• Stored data
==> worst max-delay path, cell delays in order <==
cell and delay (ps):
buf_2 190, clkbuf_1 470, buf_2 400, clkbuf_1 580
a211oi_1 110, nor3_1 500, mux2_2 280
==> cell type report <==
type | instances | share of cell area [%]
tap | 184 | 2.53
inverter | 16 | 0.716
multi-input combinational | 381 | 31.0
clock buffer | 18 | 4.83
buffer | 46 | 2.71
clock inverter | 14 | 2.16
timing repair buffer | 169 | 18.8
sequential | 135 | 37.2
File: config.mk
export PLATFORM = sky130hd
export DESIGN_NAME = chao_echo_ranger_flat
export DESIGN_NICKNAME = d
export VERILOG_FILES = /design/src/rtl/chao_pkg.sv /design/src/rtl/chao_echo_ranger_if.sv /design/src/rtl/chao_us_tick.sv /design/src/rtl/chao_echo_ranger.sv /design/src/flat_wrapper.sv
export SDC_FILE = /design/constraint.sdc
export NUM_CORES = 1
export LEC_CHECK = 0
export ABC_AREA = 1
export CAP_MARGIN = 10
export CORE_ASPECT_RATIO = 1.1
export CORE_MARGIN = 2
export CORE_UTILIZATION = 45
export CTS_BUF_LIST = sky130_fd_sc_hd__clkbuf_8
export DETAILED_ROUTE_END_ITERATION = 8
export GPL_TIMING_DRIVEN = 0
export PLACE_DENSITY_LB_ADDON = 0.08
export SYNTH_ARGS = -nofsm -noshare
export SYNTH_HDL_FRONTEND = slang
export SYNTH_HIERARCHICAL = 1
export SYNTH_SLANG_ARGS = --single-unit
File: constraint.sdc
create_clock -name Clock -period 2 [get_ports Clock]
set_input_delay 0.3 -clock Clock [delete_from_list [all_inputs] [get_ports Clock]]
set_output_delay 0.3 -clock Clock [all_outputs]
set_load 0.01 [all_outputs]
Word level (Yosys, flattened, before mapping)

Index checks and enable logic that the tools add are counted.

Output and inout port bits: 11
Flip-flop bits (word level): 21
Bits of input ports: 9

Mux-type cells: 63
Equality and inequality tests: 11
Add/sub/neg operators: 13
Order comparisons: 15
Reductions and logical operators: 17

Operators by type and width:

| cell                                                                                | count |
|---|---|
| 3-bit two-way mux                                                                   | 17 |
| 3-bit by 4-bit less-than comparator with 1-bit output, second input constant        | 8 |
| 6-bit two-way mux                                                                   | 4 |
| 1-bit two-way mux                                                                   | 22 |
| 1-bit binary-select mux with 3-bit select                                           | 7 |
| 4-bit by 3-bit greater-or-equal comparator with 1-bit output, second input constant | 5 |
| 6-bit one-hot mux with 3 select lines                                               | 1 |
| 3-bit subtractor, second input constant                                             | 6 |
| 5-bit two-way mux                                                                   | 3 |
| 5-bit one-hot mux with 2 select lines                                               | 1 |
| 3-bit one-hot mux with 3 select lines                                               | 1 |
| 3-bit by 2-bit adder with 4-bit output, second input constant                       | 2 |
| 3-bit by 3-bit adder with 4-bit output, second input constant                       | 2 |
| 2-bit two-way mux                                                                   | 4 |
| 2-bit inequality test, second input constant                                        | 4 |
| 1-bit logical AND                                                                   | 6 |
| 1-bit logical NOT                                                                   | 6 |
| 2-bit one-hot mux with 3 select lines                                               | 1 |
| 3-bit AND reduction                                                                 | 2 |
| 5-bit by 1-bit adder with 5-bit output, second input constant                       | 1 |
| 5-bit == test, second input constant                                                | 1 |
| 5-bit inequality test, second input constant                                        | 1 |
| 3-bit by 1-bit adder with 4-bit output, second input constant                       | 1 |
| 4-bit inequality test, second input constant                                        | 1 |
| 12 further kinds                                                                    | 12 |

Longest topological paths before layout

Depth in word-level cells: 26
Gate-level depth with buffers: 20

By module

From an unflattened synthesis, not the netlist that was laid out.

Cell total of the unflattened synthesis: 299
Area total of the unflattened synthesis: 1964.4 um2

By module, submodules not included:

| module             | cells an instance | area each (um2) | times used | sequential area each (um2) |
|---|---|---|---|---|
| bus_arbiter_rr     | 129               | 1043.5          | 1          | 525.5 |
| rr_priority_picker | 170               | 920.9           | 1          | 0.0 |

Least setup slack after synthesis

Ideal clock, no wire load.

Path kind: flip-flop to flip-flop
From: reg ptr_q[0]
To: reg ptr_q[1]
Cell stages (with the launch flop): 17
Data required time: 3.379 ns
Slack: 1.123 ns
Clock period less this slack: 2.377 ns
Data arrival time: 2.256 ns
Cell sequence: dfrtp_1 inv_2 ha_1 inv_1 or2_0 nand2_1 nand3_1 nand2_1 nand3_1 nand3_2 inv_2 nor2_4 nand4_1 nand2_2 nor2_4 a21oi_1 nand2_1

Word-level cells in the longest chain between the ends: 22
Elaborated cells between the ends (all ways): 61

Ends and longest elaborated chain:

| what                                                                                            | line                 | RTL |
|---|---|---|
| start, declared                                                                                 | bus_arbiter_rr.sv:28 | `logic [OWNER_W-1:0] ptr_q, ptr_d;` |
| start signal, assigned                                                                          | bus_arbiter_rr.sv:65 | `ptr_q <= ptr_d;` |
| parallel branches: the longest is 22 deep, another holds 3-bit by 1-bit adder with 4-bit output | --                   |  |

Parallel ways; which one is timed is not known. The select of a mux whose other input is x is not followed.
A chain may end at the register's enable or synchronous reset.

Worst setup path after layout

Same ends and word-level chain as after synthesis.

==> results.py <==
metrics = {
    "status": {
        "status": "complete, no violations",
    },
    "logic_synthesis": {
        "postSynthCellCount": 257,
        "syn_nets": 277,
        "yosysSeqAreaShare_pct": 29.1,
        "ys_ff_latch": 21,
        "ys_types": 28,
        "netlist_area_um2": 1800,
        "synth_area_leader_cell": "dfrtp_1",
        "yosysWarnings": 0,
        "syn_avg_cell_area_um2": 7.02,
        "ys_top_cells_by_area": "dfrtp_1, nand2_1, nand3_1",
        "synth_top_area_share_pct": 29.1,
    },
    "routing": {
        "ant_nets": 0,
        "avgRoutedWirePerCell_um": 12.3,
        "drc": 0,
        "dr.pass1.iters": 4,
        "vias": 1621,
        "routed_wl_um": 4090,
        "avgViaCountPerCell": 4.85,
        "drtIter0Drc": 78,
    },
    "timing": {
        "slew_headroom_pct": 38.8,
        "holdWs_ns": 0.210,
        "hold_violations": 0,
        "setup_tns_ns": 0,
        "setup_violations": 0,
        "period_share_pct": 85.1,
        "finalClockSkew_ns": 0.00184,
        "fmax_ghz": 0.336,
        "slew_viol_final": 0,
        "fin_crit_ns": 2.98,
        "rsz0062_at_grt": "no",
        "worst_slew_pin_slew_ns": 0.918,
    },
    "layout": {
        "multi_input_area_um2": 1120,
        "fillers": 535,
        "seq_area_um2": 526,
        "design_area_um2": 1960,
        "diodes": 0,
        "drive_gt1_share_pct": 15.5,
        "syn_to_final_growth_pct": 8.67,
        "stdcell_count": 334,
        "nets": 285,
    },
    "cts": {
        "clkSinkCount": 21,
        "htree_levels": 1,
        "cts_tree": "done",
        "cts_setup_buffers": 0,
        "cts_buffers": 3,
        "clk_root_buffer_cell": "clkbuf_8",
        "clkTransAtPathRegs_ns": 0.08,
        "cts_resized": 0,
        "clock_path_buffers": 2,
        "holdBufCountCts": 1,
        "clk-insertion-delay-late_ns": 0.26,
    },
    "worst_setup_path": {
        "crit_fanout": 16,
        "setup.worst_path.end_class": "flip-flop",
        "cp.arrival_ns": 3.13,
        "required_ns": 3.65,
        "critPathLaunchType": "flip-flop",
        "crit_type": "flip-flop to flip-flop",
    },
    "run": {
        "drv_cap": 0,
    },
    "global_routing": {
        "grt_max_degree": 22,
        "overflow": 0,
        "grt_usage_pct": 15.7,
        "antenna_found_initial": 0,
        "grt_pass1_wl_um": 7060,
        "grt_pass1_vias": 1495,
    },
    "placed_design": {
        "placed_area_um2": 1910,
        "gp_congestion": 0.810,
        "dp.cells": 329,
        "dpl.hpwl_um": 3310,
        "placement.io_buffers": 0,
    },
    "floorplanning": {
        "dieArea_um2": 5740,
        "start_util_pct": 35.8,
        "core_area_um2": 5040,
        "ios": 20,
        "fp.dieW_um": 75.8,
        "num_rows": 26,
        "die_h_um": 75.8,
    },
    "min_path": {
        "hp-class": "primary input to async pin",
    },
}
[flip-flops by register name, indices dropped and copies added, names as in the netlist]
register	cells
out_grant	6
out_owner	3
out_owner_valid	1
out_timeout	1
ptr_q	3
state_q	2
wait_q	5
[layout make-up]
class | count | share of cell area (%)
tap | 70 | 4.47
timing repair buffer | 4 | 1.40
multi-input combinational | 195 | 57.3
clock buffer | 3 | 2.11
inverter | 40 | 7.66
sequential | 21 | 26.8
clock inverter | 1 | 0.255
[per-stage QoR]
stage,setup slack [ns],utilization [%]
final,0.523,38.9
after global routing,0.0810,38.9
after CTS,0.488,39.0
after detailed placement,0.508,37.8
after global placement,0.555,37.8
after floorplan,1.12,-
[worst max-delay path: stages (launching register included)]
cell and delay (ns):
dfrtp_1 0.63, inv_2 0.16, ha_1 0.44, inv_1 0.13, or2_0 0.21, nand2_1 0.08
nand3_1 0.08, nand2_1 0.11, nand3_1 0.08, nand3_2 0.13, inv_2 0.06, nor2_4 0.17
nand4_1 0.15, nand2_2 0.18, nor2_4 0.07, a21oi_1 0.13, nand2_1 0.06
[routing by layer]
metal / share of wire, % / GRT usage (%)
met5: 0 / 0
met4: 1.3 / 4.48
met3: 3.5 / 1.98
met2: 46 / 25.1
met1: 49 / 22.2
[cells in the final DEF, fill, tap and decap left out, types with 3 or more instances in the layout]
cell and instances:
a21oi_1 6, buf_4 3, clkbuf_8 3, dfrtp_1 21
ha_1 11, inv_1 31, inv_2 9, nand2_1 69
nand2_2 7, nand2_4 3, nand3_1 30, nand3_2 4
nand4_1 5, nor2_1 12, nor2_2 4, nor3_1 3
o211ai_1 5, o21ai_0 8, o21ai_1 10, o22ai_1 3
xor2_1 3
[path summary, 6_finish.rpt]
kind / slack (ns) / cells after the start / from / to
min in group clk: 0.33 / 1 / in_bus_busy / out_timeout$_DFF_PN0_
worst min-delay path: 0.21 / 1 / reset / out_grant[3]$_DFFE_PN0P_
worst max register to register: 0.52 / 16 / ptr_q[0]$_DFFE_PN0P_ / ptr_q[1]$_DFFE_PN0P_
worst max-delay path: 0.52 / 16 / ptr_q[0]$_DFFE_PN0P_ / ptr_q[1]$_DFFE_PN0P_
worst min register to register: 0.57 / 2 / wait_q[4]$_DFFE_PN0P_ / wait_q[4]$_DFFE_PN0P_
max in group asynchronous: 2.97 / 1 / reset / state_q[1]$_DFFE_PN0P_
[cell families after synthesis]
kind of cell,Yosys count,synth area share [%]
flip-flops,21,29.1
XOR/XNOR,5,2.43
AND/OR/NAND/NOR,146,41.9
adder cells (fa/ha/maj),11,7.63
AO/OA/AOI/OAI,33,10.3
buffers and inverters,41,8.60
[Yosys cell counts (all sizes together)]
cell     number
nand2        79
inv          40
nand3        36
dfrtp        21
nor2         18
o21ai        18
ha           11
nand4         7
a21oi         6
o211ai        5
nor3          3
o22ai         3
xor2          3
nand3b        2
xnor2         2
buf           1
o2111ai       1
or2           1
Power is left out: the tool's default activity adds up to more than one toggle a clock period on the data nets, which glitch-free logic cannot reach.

• Work instruction
With the first line of the records as the start and the line holding "clock buffer | 18 | 4.83" as the end, please copy exactly those lines and no others.

• Answer for this exercise
==> worst max-delay path, cell delays in order <==
cell and delay (ps):
buf_2 190, clkbuf_1 470, buf_2 400, clkbuf_1 580
a211oi_1 110, nor3_1 500, mux2_2 280
==> cell type report <==
type | instances | share of cell area [%]
tap | 184 | 2.53
inverter | 16 | 0.716
multi-input combinational | 381 | 31.0
clock buffer | 18 | 4.83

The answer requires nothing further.